Dr. Vokshi says that she feels that her extensive knowledge of imaging and diagnostic procedures, as well as in clinical trials are an asset for the NYU Langone research team. Among a long list of tasks and responsibilities, her specific role “as a research scientist and a sonographer is to provide ultrasound imaging measurements and review measurements of abdominal protocol, kidney protocol and cardiac protocol,” she clarifies.
When asked about her motivation and interests in the topic of Environmental Pediatrics, Dr. Vokshi indicated that she is focused on “its mission to improve the health of children for generations to come. The ECHO Program is intended to pilot and implement an observational study of mothers and infants that will serve as an institutional resource for future grant-funded research leveraging existing bio specimen and questionnaire data.” With regard to the timeline of the study, Dr. Vokshi explains that “the ECHO program proposes to address the longitudinal impact of pre-natal (before birth) peri-natal, and post-natal (after birth) and continue until adulthood environmental exposures on pediatric development and health outcomes with high public health impact.”

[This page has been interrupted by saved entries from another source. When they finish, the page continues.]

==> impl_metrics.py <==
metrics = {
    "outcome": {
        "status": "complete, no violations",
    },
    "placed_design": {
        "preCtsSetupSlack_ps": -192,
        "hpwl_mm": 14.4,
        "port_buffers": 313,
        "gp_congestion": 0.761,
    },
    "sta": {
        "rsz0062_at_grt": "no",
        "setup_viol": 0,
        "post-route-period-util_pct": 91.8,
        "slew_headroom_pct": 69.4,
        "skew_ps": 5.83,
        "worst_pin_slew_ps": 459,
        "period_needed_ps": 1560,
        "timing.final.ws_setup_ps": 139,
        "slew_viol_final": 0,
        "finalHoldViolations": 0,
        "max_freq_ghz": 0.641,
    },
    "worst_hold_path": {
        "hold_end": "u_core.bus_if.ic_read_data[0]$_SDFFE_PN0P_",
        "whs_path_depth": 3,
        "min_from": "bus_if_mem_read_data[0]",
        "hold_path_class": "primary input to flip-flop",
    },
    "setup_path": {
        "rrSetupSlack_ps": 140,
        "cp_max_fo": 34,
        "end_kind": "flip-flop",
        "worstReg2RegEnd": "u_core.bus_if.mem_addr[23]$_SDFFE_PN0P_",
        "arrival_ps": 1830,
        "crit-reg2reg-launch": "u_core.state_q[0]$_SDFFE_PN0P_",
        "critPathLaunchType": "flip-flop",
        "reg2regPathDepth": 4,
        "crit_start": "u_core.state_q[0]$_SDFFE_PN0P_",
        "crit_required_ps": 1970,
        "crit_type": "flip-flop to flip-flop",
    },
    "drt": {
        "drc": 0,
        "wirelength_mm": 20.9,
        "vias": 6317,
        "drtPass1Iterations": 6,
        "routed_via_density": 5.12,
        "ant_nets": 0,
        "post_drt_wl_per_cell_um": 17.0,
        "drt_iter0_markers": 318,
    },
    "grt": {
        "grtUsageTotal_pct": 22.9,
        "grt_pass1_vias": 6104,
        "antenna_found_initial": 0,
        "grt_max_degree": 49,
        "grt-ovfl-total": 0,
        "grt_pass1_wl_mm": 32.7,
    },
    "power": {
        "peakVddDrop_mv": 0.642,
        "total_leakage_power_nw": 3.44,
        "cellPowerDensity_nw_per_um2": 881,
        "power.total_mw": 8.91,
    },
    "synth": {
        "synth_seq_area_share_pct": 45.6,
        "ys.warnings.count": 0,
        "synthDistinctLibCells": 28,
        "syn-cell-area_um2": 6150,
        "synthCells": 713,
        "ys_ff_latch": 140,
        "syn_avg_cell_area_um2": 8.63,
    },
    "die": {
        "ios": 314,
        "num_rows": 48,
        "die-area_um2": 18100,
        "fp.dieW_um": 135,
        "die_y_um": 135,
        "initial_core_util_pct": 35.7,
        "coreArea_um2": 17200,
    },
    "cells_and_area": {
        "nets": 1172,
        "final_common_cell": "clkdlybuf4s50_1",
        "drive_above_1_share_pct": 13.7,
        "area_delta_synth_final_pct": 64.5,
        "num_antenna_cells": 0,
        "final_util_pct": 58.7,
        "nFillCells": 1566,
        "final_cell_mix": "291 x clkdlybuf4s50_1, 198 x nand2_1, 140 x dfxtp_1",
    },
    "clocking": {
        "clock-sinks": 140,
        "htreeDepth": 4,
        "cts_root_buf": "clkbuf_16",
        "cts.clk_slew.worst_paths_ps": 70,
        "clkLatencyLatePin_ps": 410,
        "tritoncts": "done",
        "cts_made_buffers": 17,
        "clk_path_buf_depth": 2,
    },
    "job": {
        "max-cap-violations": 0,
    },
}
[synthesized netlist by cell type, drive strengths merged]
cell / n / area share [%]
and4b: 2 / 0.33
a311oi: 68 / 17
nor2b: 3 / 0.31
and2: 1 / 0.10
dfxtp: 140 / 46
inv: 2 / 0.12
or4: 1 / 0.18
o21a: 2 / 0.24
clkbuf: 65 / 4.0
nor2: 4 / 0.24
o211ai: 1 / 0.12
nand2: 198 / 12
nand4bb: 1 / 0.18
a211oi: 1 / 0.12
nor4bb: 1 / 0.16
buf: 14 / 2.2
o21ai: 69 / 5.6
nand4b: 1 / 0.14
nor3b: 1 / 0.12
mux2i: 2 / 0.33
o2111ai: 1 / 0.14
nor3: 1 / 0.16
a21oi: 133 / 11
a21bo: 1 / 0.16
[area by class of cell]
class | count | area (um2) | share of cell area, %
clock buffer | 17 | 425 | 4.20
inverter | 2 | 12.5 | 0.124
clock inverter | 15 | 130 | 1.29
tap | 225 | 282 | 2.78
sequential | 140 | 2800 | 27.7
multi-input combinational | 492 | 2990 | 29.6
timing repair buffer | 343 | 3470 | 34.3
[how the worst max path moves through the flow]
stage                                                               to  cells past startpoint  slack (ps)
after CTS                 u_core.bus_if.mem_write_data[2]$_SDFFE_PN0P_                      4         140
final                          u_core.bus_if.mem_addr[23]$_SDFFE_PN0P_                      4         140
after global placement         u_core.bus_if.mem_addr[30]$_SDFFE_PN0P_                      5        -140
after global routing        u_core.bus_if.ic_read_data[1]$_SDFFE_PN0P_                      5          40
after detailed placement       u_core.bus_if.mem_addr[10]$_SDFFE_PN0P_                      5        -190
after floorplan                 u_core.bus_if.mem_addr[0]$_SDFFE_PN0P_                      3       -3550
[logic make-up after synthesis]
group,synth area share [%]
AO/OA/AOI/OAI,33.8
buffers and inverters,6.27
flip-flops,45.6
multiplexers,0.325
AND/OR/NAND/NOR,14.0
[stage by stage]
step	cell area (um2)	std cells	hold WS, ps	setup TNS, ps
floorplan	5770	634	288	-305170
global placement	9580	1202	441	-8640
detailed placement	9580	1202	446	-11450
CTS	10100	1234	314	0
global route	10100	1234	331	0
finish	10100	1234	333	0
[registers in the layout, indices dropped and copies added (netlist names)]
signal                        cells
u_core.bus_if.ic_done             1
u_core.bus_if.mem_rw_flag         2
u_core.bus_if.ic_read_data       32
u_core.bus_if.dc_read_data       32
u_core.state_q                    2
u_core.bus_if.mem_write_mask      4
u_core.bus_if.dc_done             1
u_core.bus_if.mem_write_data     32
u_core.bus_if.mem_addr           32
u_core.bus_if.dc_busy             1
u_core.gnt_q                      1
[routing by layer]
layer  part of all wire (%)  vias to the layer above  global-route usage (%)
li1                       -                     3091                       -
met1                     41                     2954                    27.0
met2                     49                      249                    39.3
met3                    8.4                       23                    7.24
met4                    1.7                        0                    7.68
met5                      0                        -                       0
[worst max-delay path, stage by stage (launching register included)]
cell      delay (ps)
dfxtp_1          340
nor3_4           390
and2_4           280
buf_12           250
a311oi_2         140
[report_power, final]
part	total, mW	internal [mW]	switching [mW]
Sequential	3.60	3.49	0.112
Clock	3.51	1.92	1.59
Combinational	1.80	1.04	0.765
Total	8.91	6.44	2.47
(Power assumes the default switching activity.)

Dr. Vokshi is a dedicated healthcare provider at heart who at this point in her career is “primarily interested in experimental research applied to the broad array of early environmental influences on child development and health.” She is also very passionate about the upcoming “technological advancements that will further revolutionize patient care.” Still in her thirties, she has contributed and co-authored numerous articles for the medical journals and has been part of the Kosovo delegation at various conferences. While pursuing her doctoral degree at the University of Zagreb, School of Medicine, Dr. Vokshi has joined the program at New York University Langone Health at the Division of Environmental Pediatrics as a sharp minded well accomplished Albanian physician and sonographer.
Dr. Vokshi sets the goals high and then puts all of her determination and efforts toward reaching them. She feels that she can do it all here.